Non-custodial mom sues DCFS over 8-year-old daughter's torture killing at the hands of her custodial dad, paternal grandmother (Chicago, Illinois)

Nice job by the Chicago Tribune. Too often the papers merely repeat the usual scandal regarding child protective services. Christy Gutowski digs further. We find out how a family court judge gave dad, an unemployed felon, full custody, based on nothing but lies and false allegations. The only improvement would be naming the judge--but hardly any reporter is that brave (or that foolish) any more.

Dad is identified as ANDRE FORD.


DCFS sued over girl's 'torture' death Father and grandmother being held in 8-year-old's slaying

By Christy Gutowski, Tribune reporter
7:34 p.m. CDT, July 14, 2014

The family of an 8-year-old Chicago girl beaten and strangled last summer is suing the Illinois Department of Children and Family Services, alleging the agency missed "telltale signs" of abuse.

The tortured body of Gizzell Ford was discovered July 12 in her paternal grandmother's trash-strewn Austin apartment. The grandmother, Helen Ford, 52, and her son, Andre, 29, the child's father, are charged with murder and remain held without bail.

A 2013 Tribune investigation into Gizzell's death found that a DCFS investigator failed to spot signs of trouble after visiting the ramshackle home one month earlier while the straight-A student was being brutalized.

The newspaper also disclosed that a respected child abuse doctor who examined Gizzell weeks before she died had questioned the grandmother about a suspicious injury on the child's buttocks but did not call the DCFS hotline, according to agency reports.

In the wrongful death lawsuit, members of the girl's family accused DCFS and Dr. Norell Rosado of failing to protect Gizzell. The suit also names DCFS investigator Shirley Contreras, who no longer works for the agency, as a co-defendant.

"All of the warning signs pointed that something was very wrong in this household and indicated that Gizzy was being abused on a regular basis," said Martin Dolan, the family's attorney, who filed the lawsuit late last week in Cook County on behalf of the girl's mother and maternal grandfather. "Because DCFS sat idle while Gizzy was fighting for her life, she lost the battle."

DCFS spokeswoman Karen Hawkins declined to comment on the pending litigation.
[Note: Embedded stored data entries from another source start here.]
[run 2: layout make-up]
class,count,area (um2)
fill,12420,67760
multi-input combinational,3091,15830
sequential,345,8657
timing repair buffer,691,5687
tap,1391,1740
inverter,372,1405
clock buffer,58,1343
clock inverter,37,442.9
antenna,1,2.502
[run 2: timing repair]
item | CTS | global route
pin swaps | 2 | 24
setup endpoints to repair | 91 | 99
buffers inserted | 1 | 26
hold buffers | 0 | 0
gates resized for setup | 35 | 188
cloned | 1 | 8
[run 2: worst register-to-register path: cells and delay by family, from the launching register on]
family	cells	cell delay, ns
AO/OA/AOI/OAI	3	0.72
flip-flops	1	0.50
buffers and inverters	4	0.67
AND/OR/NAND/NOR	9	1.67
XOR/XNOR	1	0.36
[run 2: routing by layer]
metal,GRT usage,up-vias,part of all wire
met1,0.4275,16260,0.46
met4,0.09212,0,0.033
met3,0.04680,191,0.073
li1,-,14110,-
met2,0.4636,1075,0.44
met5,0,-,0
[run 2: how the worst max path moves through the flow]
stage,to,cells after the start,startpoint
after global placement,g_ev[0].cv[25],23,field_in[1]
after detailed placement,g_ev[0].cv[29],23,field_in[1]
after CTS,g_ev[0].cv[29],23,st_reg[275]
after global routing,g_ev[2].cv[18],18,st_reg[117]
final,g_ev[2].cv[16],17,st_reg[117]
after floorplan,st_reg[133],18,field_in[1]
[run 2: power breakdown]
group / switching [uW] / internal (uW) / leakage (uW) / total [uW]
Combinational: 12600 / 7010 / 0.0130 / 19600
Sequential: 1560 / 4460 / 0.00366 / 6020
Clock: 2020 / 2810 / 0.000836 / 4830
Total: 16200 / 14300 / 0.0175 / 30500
In an earlier interview, Rosado cited privacy laws that he said prohibit him from public comment about a case. But in that interview, he told the Tribune he never failed to notify DCFS if he spotted a sign of child abuse or neglect during an exam.

Contreras did not respond to a request for comment.
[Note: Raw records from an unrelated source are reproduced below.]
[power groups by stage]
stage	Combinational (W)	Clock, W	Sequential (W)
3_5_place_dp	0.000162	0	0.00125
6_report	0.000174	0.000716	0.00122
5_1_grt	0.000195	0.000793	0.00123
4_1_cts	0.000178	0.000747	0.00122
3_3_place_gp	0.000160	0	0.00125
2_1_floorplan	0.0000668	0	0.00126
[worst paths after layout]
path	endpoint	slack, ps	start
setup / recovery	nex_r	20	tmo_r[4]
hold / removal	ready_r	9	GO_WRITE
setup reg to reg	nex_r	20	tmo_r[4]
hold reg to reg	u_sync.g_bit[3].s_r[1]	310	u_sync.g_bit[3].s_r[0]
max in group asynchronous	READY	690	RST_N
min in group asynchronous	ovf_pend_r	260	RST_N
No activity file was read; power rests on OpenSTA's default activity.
The only government intervention in Gizzell's short life came eight months before her death when a Cook County judge awarded temporary custody to her father, Andre Ford. The unemployed felon lived with his mother and used a wheelchair because of a debilitating illness. Ford had argued that the child's mother, Sandra Mercado, was homeless and failed to get Gizzell to school regularly.

Mercado, who denied the allegations, lived with her father in Melrose Park, she said. Mercado said she was about to return to court to try to get her daughter back when Helen and Andre Ford called DCFS and alleged that Mercado's boyfriend had molested Gizzell — an allegation that was later deemed unfounded.

Rosado examined Gizzell as part of the ensuing molestation investigation. During the exam, he questioned Helen Ford about an injury that "looked like a healing loop mark over the buttocks," according to a DCFS report obtained by the newspaper.

Even though the doctor did not notify the hotline, his report was available to DCFS and members of a Cook County child advocacy center, which includes police and prosecutors, who should have reviewed it.

Anger over the child's death sparked a legislative hearing in winter 2013 in which DCFS disclosed it made mistakes in recording statistics for child maltreatment deaths. The agency pulled its monthly death statistics from its website soon afterward and has yet to disclose data for the past two fiscal years.

The previous 30-year average was 77 child abuse and neglect deaths in Illinois, with about one-fourth of the cases having prior DCFS involvement.

"We don't want any more kids hurt or being killed like my granddaughter," said Juan Mercado, the child's maternal grandfather. "If DCFS had done their job, this wouldn't have happened and Gizzell would still be alive."